• **What the task requires**
Produce an exact copy of the lines below, starting at the first and ending with the line containing "localparam logic [DATA_WIDTH-1:0] TAPS".

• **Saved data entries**
*****
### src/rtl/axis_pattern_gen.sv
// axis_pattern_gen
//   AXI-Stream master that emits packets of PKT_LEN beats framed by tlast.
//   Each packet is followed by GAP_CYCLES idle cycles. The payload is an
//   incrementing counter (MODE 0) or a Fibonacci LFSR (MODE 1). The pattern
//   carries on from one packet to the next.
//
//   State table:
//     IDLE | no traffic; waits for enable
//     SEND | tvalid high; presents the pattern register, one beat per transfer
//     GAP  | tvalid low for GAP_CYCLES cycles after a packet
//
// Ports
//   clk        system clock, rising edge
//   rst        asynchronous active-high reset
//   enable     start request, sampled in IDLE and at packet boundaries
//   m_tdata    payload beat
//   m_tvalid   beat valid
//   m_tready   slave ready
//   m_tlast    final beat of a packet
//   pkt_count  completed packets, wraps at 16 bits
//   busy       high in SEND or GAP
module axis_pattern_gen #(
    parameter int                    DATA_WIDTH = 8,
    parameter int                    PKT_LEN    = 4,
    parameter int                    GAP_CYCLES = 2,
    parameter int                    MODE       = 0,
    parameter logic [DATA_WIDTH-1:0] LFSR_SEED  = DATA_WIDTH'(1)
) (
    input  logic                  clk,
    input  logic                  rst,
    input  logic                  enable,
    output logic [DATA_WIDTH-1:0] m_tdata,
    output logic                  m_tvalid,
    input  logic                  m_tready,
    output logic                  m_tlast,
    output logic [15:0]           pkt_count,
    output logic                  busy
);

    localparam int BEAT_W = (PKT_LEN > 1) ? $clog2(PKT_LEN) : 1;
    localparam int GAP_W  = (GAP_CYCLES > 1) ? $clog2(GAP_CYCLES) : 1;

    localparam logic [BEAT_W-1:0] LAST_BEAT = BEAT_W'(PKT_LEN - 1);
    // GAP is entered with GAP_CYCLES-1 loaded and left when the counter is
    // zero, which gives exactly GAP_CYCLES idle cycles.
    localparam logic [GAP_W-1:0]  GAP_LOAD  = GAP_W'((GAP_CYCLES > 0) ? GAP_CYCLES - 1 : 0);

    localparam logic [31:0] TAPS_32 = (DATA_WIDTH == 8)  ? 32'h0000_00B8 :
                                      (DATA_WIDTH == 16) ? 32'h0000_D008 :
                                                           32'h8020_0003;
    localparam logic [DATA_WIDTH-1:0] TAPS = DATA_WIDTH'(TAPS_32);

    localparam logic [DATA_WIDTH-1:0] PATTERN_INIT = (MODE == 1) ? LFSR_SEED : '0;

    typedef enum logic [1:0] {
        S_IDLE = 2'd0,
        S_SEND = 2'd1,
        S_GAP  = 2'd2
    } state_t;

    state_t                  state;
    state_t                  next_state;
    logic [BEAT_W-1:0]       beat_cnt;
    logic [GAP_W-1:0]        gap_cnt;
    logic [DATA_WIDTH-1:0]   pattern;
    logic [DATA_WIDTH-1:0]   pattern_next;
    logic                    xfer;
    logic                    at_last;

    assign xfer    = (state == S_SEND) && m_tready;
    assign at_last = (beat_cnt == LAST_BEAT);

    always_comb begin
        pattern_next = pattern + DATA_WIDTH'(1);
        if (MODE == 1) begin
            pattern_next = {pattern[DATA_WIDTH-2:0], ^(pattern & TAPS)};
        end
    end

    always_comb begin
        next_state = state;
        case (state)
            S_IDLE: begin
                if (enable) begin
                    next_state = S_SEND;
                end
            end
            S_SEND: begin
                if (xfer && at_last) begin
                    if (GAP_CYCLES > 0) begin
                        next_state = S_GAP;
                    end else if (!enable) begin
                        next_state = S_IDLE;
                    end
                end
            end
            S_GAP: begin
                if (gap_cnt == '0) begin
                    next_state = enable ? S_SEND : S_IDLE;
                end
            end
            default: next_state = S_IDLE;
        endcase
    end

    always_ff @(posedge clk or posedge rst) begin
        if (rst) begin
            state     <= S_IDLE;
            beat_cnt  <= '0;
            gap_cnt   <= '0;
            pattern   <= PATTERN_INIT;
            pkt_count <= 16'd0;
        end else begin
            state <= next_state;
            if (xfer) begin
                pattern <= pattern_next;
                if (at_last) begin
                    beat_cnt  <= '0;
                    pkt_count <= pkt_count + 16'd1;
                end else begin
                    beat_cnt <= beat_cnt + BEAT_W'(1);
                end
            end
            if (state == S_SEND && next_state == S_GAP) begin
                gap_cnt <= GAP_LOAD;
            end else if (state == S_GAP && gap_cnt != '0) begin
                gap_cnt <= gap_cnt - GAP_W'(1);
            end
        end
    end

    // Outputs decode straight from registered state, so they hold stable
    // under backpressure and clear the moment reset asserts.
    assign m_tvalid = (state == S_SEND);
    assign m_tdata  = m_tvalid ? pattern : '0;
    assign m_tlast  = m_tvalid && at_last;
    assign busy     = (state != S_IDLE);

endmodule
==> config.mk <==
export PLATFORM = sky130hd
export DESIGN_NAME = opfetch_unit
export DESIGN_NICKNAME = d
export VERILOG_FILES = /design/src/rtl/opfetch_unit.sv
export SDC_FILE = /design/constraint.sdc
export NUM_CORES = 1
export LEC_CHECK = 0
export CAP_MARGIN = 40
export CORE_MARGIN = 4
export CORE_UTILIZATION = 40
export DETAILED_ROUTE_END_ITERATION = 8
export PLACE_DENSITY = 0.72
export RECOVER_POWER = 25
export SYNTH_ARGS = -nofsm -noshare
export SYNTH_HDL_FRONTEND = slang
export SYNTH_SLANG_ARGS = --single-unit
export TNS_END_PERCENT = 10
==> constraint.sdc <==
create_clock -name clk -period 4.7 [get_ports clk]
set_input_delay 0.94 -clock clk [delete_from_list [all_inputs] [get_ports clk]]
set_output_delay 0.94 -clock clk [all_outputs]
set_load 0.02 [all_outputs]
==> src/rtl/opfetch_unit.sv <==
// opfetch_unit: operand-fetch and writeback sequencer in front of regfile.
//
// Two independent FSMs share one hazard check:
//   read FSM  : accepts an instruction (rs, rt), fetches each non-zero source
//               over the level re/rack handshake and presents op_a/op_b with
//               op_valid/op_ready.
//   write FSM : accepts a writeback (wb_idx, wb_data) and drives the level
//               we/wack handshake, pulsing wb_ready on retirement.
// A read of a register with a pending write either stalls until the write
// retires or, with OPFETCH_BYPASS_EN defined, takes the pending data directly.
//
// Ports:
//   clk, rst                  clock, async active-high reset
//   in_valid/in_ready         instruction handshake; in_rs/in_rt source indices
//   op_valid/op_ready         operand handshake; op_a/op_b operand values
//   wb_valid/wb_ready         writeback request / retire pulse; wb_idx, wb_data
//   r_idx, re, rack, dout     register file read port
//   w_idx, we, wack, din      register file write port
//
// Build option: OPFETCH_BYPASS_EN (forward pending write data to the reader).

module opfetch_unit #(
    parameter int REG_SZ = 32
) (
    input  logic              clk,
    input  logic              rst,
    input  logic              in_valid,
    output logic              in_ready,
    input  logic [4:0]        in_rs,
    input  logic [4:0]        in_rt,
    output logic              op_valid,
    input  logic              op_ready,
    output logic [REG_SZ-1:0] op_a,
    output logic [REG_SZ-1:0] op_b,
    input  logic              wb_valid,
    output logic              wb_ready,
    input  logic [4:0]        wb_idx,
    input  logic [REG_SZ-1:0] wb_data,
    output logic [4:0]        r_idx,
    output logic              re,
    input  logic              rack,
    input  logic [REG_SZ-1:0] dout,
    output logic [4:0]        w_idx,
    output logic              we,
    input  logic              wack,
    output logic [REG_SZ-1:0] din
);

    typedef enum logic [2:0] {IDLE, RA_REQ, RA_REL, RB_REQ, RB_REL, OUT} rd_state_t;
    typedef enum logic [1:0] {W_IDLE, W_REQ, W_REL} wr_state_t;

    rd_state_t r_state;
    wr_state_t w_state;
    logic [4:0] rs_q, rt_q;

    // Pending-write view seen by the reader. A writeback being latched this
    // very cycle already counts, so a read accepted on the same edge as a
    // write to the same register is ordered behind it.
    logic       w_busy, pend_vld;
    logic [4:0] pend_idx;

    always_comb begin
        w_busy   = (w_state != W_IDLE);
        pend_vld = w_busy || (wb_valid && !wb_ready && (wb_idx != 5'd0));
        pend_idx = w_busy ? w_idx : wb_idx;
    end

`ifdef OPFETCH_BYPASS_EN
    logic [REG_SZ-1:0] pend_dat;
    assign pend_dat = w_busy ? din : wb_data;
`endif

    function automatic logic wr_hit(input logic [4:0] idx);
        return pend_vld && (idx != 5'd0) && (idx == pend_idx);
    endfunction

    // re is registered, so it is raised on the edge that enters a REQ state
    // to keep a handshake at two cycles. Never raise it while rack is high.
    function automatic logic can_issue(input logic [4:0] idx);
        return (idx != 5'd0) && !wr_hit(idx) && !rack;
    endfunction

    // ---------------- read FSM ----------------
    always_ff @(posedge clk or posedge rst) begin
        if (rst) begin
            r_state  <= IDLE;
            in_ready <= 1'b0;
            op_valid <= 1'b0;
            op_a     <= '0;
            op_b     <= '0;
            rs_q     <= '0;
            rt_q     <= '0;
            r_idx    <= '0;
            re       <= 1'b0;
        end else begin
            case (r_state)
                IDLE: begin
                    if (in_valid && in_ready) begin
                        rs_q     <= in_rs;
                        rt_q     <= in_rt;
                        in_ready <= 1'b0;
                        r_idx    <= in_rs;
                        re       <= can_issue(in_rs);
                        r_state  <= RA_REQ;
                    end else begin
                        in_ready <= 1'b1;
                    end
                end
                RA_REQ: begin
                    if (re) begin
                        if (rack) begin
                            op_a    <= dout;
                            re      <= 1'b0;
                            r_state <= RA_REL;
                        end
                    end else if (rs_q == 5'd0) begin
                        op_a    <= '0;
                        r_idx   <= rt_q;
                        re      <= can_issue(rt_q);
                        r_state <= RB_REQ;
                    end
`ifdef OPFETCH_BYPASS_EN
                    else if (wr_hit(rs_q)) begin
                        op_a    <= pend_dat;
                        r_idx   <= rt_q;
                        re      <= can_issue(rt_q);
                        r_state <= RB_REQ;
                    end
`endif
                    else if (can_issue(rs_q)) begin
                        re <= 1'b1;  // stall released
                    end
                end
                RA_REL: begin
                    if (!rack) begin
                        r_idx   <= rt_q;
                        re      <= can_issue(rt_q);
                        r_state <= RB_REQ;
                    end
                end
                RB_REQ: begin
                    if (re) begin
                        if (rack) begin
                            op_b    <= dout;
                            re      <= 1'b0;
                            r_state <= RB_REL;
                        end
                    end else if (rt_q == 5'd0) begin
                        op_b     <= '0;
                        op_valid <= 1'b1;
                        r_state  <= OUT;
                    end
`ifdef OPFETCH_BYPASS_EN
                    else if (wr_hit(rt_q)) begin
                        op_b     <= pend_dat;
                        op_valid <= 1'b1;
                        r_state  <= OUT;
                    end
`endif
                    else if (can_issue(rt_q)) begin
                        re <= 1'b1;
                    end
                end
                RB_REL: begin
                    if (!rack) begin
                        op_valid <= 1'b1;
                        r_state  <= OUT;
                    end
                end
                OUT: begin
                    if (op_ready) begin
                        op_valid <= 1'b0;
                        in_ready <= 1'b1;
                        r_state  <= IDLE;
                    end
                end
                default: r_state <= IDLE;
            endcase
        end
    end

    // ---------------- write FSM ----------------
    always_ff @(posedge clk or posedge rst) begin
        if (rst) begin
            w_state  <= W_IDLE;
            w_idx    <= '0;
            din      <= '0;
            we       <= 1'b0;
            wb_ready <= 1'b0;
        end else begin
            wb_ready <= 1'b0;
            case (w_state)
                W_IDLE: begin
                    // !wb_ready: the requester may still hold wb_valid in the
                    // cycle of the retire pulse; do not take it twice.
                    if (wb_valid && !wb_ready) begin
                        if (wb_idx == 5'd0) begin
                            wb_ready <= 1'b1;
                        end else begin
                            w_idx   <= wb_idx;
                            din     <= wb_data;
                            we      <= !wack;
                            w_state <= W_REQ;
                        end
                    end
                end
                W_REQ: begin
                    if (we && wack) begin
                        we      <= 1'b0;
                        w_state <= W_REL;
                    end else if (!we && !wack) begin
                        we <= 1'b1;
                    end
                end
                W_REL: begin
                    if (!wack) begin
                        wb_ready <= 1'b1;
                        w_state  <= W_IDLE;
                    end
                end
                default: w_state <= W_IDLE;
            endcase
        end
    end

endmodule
*****
• **Your solution**
### src/rtl/axis_pattern_gen.sv
// axis_pattern_gen
//   AXI-Stream master that emits packets of PKT_LEN beats framed by tlast.
//   Each packet is followed by GAP_CYCLES idle cycles. The payload is an
//   incrementing counter (MODE 0) or a Fibonacci LFSR (MODE 1). The pattern
//   carries on from one packet to the next.
//
//   State table:
//     IDLE | no traffic; waits for enable
//     SEND | tvalid high; presents the pattern register, one beat per transfer
//     GAP  | tvalid low for GAP_CYCLES cycles after a packet
//
// Ports
//   clk        system clock, rising edge
//   rst        asynchronous active-high reset
//   enable     start request, sampled in IDLE and at packet boundaries
//   m_tdata    payload beat
//   m_tvalid   beat valid
//   m_tready   slave ready
//   m_tlast    final beat of a packet
//   pkt_count  completed packets, wraps at 16 bits
//   busy       high in SEND or GAP
module axis_pattern_gen #(
    parameter int                    DATA_WIDTH = 8,
    parameter int                    PKT_LEN    = 4,
    parameter int                    GAP_CYCLES = 2,
    parameter int                    MODE       = 0,
    parameter logic [DATA_WIDTH-1:0] LFSR_SEED  = DATA_WIDTH'(1)
) (
    input  logic                  clk,
    input  logic                  rst,
    input  logic                  enable,
    output logic [DATA_WIDTH-1:0] m_tdata,
    output logic                  m_tvalid,
    input  logic                  m_tready,
    output logic                  m_tlast,
    output logic [15:0]           pkt_count,
    output logic                  busy
);

    localparam int BEAT_W = (PKT_LEN > 1) ? $clog2(PKT_LEN) : 1;
    localparam int GAP_W  = (GAP_CYCLES > 1) ? $clog2(GAP_CYCLES) : 1;

    localparam logic [BEAT_W-1:0] LAST_BEAT = BEAT_W'(PKT_LEN - 1);
    // GAP is entered with GAP_CYCLES-1 loaded and left when the counter is
    // zero, which gives exactly GAP_CYCLES idle cycles.
    localparam logic [GAP_W-1:0]  GAP_LOAD  = GAP_W'((GAP_CYCLES > 0) ? GAP_CYCLES - 1 : 0);

    localparam logic [31:0] TAPS_32 = (DATA_WIDTH == 8)  ? 32'h0000_00B8 :
                                      (DATA_WIDTH == 16) ? 32'h0000_D008 :
                                                           32'h8020_0003;
    localparam logic [DATA_WIDTH-1:0] TAPS = DATA_WIDTH'(TAPS_32);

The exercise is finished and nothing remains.